» Action item: Every line in the data below from the one containing "a digital output." down to the one containing "channel to match.", both included, must be retyped exactly; no other line is to appear.

» Data to examine:
==> src/verilog/port_pin_select_regs.vh <==
// Register offsets, field positions and reset values of the pin-select port.
// Included by the port top and its register store; definitions only.
`ifndef PORT_PIN_SELECT_REGS_VH
`define PORT_PIN_SELECT_REGS_VH

// Byte addresses on APB (one aligned word each)
`define OFS_DATA_LATCH 12'h000
`define OFS_DIRECTION 12'h004
`define OFS_PIN_CONFIG 12'h008
`define OFS_CHAN_SELECT 12'h00C
`define OFS_AMP_CONTROL 12'h010
`define OFS_PIN_INPUT 12'h014
`define OFS_PIN_STATUS 12'h018

// Register store indices
`define IDX_DATA_LATCH 3'h0
`define IDX_DIRECTION 3'h1
`define IDX_PIN_CONFIG 3'h2
`define IDX_CHAN_SELECT 3'h3
`define IDX_AMP_CONTROL 3'h4

// Amplifier enable bits in the amplifier control register
`define AMP0_EN_BIT 3
`define AMP1_EN_BIT 7

// Channel select field width and the "no channel" code
`define CHAN_SEL_W 4
`define CHAN_NONE 4'h8

// Reset values: all pins analog, all inputs, latch clear, amplifiers off
`define RST_DATA_LATCH 8'h00
`define RST_DIRECTION 8'hFF
`define RST_PIN_CONFIG 8'hFF
`define RST_CHAN_SELECT 8'h08
`define RST_AMP_CONTROL 8'h00

// Bonded pin mask of the eight-position port (positions 0-2 and 5-7)
`define BONDED_MASK 8'hE7

`endif

==> src/verilog/port_pin_select.v <==
// Pin-function selection for an eight-position port, six pins bonded.
// Assumes an APB master on mclk; pad inputs synchronous to mclk.
//
// Summary of operation
// RULE1: Each pin has an output latch that drives the pin when it is a digital output.
// RULE2: Each pin has its own direction bit choosing input or output.
// RULE3: After reset every pin is an analog input with digital drive and input off.
// RULE4: Software sets configuration, direction, amplifier enable and channel to match.
// RULE5: A digital pin not selected as channel is a digital input or output by direction.
// RULE6: An analog input pin with amplifier off and its channel selected goes to the converter.
// RULE7: An analog input pin whose channel is not selected stays analog and unsampled.
// RULE8: An amplifier input pin with the amplifier on feeds it, and the converter if selected.
// RULE9: Amplifier output pins 1 and 6 with amplifier on and selected drive and convert.
// RULE10: Amplifier output pins with amplifier on and not selected carry the output only.
// RULE11: Amplifier enables sit at bits 3 and 7 of the amplifier control register.
// RULE12: Software avoids the prohibited combinations, which are flagged in status.
`timescale 1ns/1ps
`include "port_pin_select_regs.vh"

module port_pin_select #(
  parameter NPINS = 8,
  parameter [7:0] BONDED = `BONDED_MASK
) (
  // Clock, enable and reset
  input wire mclk,
  input wire rst_n,
  input wire clk_en,
  // APB slave
  input wire psel,
  input wire penable,
  input wire pwrite,
  input wire [11:0] paddr,
  input wire [31:0] pwdata,
  output wire pready,
  output reg [31:0] prdata,
  output wire pslverr,
  // Port pads
  input wire [NPINS-1:0] pad_in,
  output reg [NPINS-1:0] pad_out_ff,
  output reg [NPINS-1:0] pad_oe_ff,
  // Analog switch controls
  output reg [NPINS-1:0] analog_input_channel_ff,
  output reg [NPINS-1:0] conv_route_ff,
  output reg amp0_in_en_ff,
  output reg amp1_in_en_ff,
  output reg amplifier_zero_output_ff,
  output reg amplifier_one_output_ff,
  // Converter channel for the analog converter
  output reg [`CHAN_SEL_W-1:0] conv_channel_ff
);

  // Pin roles within the port
  localparam AMP0_IN_A = 0;
  localparam AMP0_OUT = 1;
  localparam AMP0_IN_B = 2;
  localparam AMP1_IN_A = 5;
  localparam AMP1_OUT = 6;
  localparam AMP1_IN_B = 7;

  wire [7:0] data_latch_ff;
  wire [7:0] port_direction_reg;
  wire [7:0] analog_digital_pin_config;
  wire [7:0] converter_channel_select;
  wire [7:0] amplifier_control_reg;
  wire amplifier_enable_bit0;
  wire amplifier_enable_bit1;
  reg [NPINS-1:0] pin_input_ff;
  reg [NPINS-1:0] bad_combo_ff;
  reg [NPINS-1:0] nxt_out;
  reg [NPINS-1:0] nxt_oe;
  reg [NPINS-1:0] nxt_ain;
  reg [NPINS-1:0] nxt_conv;
  reg [NPINS-1:0] nxt_bad;
  reg [NPINS-1:0] nxt_in;
  reg [31:0] nxt_rdata;
  reg wr_en;
  reg [2:0] wr_idx;
  reg addr_ok;
  integer i;

  // Single-cycle access: no wait states, so pready is tied high
  assign pready = 1'b1;
  assign pslverr = psel && penable && !addr_ok;

  // Which channel a pin selects, shared by routing and the combination check
  function chan_hit;
    input [7:0] sel;
    input integer pin;
    begin
      chan_hit = (sel[`CHAN_SEL_W-1:0] == pin[`CHAN_SEL_W-1:0]);
    end
  endfunction

  // Pin owns an amplifier output
  function is_amp_out;
    input integer pin;
    begin
      is_amp_out = (pin == AMP0_OUT) || (pin == AMP1_OUT);
    end
  endfunction

  // Amplifier enable for the amplifier that serves a pin
  function amp_en_for;
    input integer pin;
    input a0;
    input a1;
    begin
      amp_en_for = (pin < AMP1_IN_A) ? a0 : a1;
    end
  endfunction

  port_reg_store #(
    .DW(8)
  ) u_regs (
    .mclk(mclk),
    .rst_n(rst_n),
    .clk_en(clk_en),
    .wr_en(wr_en),
    .wr_idx(wr_idx),
    .wr_data(pwdata[7:0]),
    .data_latch_ff(data_latch_ff),
    .direction_ff(port_direction_reg),
    .pin_config_ff(analog_digital_pin_config),
    .chan_select_ff(converter_channel_select),
    .amp_control_ff(amplifier_control_reg)
  );

  assign amplifier_enable_bit0 = amplifier_control_reg[`AMP0_EN_BIT]; // [RULE11]
  assign amplifier_enable_bit1 = amplifier_control_reg[`AMP1_EN_BIT]; // [RULE11]

  // Address decode and write strobe
  always @* begin
    wr_en = 1'b0;
    wr_idx = `IDX_DATA_LATCH;
    addr_ok = 1'b1;
    nxt_rdata = 32'h0000_0000;
    case (paddr)
      `OFS_DATA_LATCH: begin
        wr_idx = `IDX_DATA_LATCH;
        nxt_rdata = {24'h00_0000, data_latch_ff};
      end
      `OFS_DIRECTION: begin
        wr_idx = `IDX_DIRECTION;
        nxt_rdata = {24'h00_0000, port_direction_reg};
      end
      `OFS_PIN_CONFIG: begin
        wr_idx = `IDX_PIN_CONFIG;
        nxt_rdata = {24'h00_0000, analog_digital_pin_config};
      end
      `OFS_CHAN_SELECT: begin
        wr_idx = `IDX_CHAN_SELECT;
        nxt_rdata = {24'h00_0000, converter_channel_select};
      end
      `OFS_AMP_CONTROL: begin
        wr_idx = `IDX_AMP_CONTROL;
        nxt_rdata = {24'h00_0000, amplifier_control_reg};
      end
      `OFS_PIN_INPUT: begin
        addr_ok = !pwrite;
        nxt_rdata = {24'h00_0000, pin_input_ff};
      end
      `OFS_PIN_STATUS: begin
        addr_ok = !pwrite;
        nxt_rdata = {24'h00_0000, bad_combo_ff};
      end
      default: begin
        addr_ok = 1'b0;
      end
    endcase
    // Writes to the read-only words are refused, not stored
    if (psel && penable && pwrite && addr_ok && paddr < `OFS_PIN_INPUT)
      wr_en = 1'b1;
  end

  // Read data sampled in the setup cycle, valid through the access phase
  always @(posedge mclk) begin
    if (!rst_n) begin
      prdata <= 32'h0000_0000;
    end else if (clk_en && psel && !penable) begin
      prdata <= pwrite ? 32'h0000_0000 : nxt_rdata;
    end
  end

  // Per-pin function decode
  always @* begin
    nxt_out = {NPINS{1'b0}};
    nxt_oe = {NPINS{1'b0}};
    nxt_ain = {NPINS{1'b0}};
    nxt_conv = {NPINS{1'b0}};
    nxt_bad = {NPINS{1'b0}};
    nxt_in = {NPINS{1'b0}};
    for (i = 0; i < NPINS; i = i + 1) begin
      if (BONDED[i]) begin
        if (!analog_digital_pin_config[i]) begin
          // Digital mode; an amplifier driving this pin would fight the pad
          if (chan_hit(converter_channel_select, i) || (is_amp_out(i) &&
              amp_en_for(i, amplifier_enable_bit0, amplifier_enable_bit1))) begin
            nxt_bad[i] = 1'b1; // [RULE12]
          end else if (port_direction_reg[i]) begin
            nxt_in[i] = pad_in[i]; // [RULE5]
          end else begin
            nxt_oe[i] = 1'b1; // [RULE5]
            nxt_out[i] = data_latch_ff[i]; // [RULE1]
          end
        end else if (!port_direction_reg[i]) begin
          nxt_bad[i] = 1'b1; // [RULE12]
        end else begin
          nxt_ain[i] = 1'b1; // [RULE7]
          nxt_conv[i] = chan_hit(converter_channel_select, i); // [RULE6] [RULE8] [RULE9]
        end
      end
    end
  end

  // Registered pad and analog switch controls
  always @(posedge mclk) begin
    if (!rst_n) begin
      pad_out_ff <= {NPINS{1'b0}}; // [RULE3]
      pad_oe_ff <= {NPINS{1'b0}}; // [RULE3]
      pin_input_ff <= {NPINS{1'b0}}; // [RULE3]
      analog_input_channel_ff <= BONDED; // [RULE3]
      conv_route_ff <= {NPINS{1'b0}};
      bad_combo_ff <= {NPINS{1'b0}};
      amp0_in_en_ff <= 1'b0;
      amp1_in_en_ff <= 1'b0;
      amplifier_zero_output_ff <= 1'b0;
      amplifier_one_output_ff <= 1'b0;
      conv_channel_ff <= `CHAN_NONE;
    end else if (clk_en) begin
      pad_out_ff <= nxt_out;
      pad_oe_ff <= nxt_oe;
      pin_input_ff <= nxt_in;
      analog_input_channel_ff <= nxt_ain;
      conv_route_ff <= nxt_conv;
      bad_combo_ff <= nxt_bad;
      // Amplifier inputs need both pins analog inputs
      amp0_in_en_ff <= amplifier_enable_bit0 && nxt_ain[AMP0_IN_A]
                       && nxt_ain[AMP0_IN_B]; // [RULE8]
      amp1_in_en_ff <= amplifier_enable_bit1 && nxt_ain[AMP1_IN_A]
                       && nxt_ain[AMP1_IN_B]; // [RULE8]
      amplifier_zero_output_ff <= amplifier_enable_bit0 && nxt_ain[AMP0_OUT]; // [RULE9] [RULE10]
      amplifier_one_output_ff <= amplifier_enable_bit1 && nxt_ain[AMP1_OUT]; // [RULE9] [RULE10]
      conv_channel_ff <= (|nxt_conv) ? converter_channel_select[`CHAN_SEL_W-1:0]
                         : `CHAN_NONE; // [RULE6]
    end
  end

endmodule // port_pin_select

» Output below:
// RULE1: Each pin has an output latch that drives the pin when it is a digital output.
// RULE2: Each pin has its own direction bit choosing input or output.
// RULE3: After reset every pin is an analog input with digital drive and input off.
// RULE4: Software sets configuration, direction, amplifier enable and channel to match.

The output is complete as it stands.